Le photographe suisse Matthieu Zellweger est un habitué des sujets que l’on pourrait facilement qualifier d’infaisables. Après avoir travaillé sur des personnes ayant tenté de mettre fin à leurs jours (J’ai choisi de vivre), sur le trouble bipolaire (Handicap invisible) ou encore sur la douleur des naissances d’enfants morts-nés (Le bébé n’a pas crié), c’est au métier d’assistant sexuel qu’il consacre sa série Amour inconditionnel. Encore interdite en France, car assimilée à la prostitution, cette activité professionnelle est légale en Suisse, où les assistant·e·s ont le statut de travailleurs et travailleuses du sexe et doivent suivre une formation avant d’exercer. L’activité d’assistant sexuel consiste à accompagner le plaisir sensuel, érotique ou sexuel des personnes en situation de handicap.
Les images de Matthieu Zellweger, à l’aise pour travailler dans l’hyperproximité et le huis clos d’une chambre, sont évidemment très crues. Dans la photographie de reportage, on met souvent en valeur le talent des photographes à se faire oublier, comme s’il fallait disparaître pour obtenir de bonnes images. Or, ici, Matthieu Zellweger assume sa présence, reste « collé » aux sujets et n’hésite pas à aller chercher des images fortes. Il ne nous épargne ni les corps meurtris ni l’âpreté de la maladie, mais ce n’est jamais gratuit. Au-delà d’un aspect didactique, photojournalistique, chaque image dégage un profond respect pour l’engagement hors norme des assistant·e·s.
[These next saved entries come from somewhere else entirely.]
==> src/rtl/mpc_qp_admm_vec_axpy.sv <==
// mpc_qp_admm_vec_axpy: in-place y += alpha*x over the ADMM temp RAM (read port 0, write port 1).
// Define MPC_ADMM_AXPY_SAT_EN to clip results and raise sat_flag; otherwise results wrap.
module mpc_qp_admm_vec_axpy #(
  parameter int DataWidth = 21,
  parameter int AddressWidth = 5,
  parameter int FracBits = 12
) (
  input  logic                    clk,
  input  logic                    reset,
  input  logic                    start,
  input  logic [AddressWidth:0]   len,
  input  logic [AddressWidth-1:0] x_base,
  input  logic [AddressWidth-1:0] y_base,
  input  logic [DataWidth-1:0]    alpha,
  output logic                    busy,
  output logic                    done,
  output logic                    sat_flag,
  output logic [AddressWidth-1:0] address0,
  output logic                    ce0,
  output logic                    we0,
  output logic [DataWidth-1:0]    d0,
  input  logic [DataWidth-1:0]    q0,
  output logic [AddressWidth-1:0] address1,
  output logic                    ce1,
  output logic                    we1,
  output logic [DataWidth-1:0]    d1,
  input  logic [DataWidth-1:0]    q1
);
  localparam int DW = DataWidth;
  localparam int AW = AddressWidth;
  localparam int PW = 2 * DataWidth;
  localparam int SW = 2 * DataWidth - FracBits + 1;
  typedef enum logic [1:0] {IDLE, RUN, DRAIN} state_t;
  state_t state, state_nx;
  logic ph, yv, wv, done_r, accept, last_rd, clip;
  logic [AW:0] cnt, len_r;
  logic [AW-1:0] xb, yb, ya, wa;
  logic signed [DW-1:0] alpha_r, xr, wd, res;
  logic signed [PW-1:0] p, pr;
  logic signed [PW-FracBits-1:0] r;
  logic signed [SW-1:0] s;
  logic unused;
  assign accept = state == IDLE && start;
  assign last_rd = state == RUN && ph && (cnt + (AW+1)'(1)) == len_r;
  always_comb begin
    state_nx = state;
    state_nx = (accept && len != '0) ? RUN :
               last_rd ? DRAIN :
               (state == DRAIN && ph) ? IDLE : state;
  end
  // q0 holds x[i] in the cycle after the x read and y[i] in the cycle after the y read
  assign p = alpha_r * xr;
  assign pr = p + (PW'(1) << (FracBits - 1));
  assign r = pr[PW-1:FracBits];
  assign s = {{(SW-DW){q0[DW-1]}}, q0} + {r[PW-FracBits-1], r};
  assign clip = !(&s[SW-1:DW-1] || !(|s[SW-1:DW-1]));
`ifdef MPC_ADMM_AXPY_SAT_EN
  logic sat_r;
  assign res = clip ? (s[SW-1] ? {1'b1, {(DW-1){1'b0}}} : {1'b0, {(DW-1){1'b1}}}) : s[DW-1:0];
  assign sat_flag = sat_r;
  assign unused = ^{pr[FracBits-1:0], q1};
  always_ff @(posedge clk)
    if (reset) sat_r <= 1'b0;
    else sat_r <= accept ? 1'b0 : (yv && clip) ? 1'b1 : sat_r;
`else
  assign res = s[DW-1:0];
  assign sat_flag = 1'b0;
  assign unused = ^{pr[FracBits-1:0], s[SW-1:DW], clip, q1};
`endif
  always_ff @(posedge clk) begin
    if (reset) begin
      state <= IDLE;
      ph <= 1'b0;
      cnt <= '0;
      yv <= 1'b0;
      wv <= 1'b0;
      done_r <= 1'b0;
    end else begin
      state <= state_nx;
      ph <= state != IDLE ? ~ph : 1'b0;
      cnt <= accept ? '0 : (state == RUN && ph) ? cnt + (AW+1)'(1) : cnt;
      yv <= state == RUN && ph;
      wv <= yv;
      done_r <= (accept && len == '0) || (state == DRAIN && ph);
    end
  end
  always_ff @(posedge clk) begin
    if (accept) begin
      len_r <= len;
      xb <= x_base;
      yb <= y_base;
      alpha_r <= alpha;
    end
    if (state == RUN && ph) begin
      xr <= q0;
      ya <= yb + cnt[AW-1:0];
    end
    if (yv) begin
      wa <= ya;
      wd <= res;
    end
  end
  assign busy = state != IDLE;
  assign done = done_r;
  assign ce0 = state == RUN;
  assign we0 = 1'b0;
  assign d0 = '0;
  assign address0 = ce0 ? (ph ? yb : xb) + cnt[AW-1:0] : '0;
  assign ce1 = wv;
  assign we1 = wv;
  assign address1 = wv ? wa : '0;
  assign d1 = wv ? wd : '0;
endmodule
La prouesse de ce travail est de placer le spectateur au plus près de ces expériences sensuelles sans le faire passer pour un voyeur. C’est doux et beau.

Maude pose ses mains sur le dos d’un bénéficiaire après leur séance. En Suisse, l’assistance sexuelle s’adresse à toute personne majeure en situation de handicap physique, psychique ou mental, ainsi que, de plus en plus, aux personnes âgées, que les circonstances privent parfois soudain de toute perspective de plaisir physique.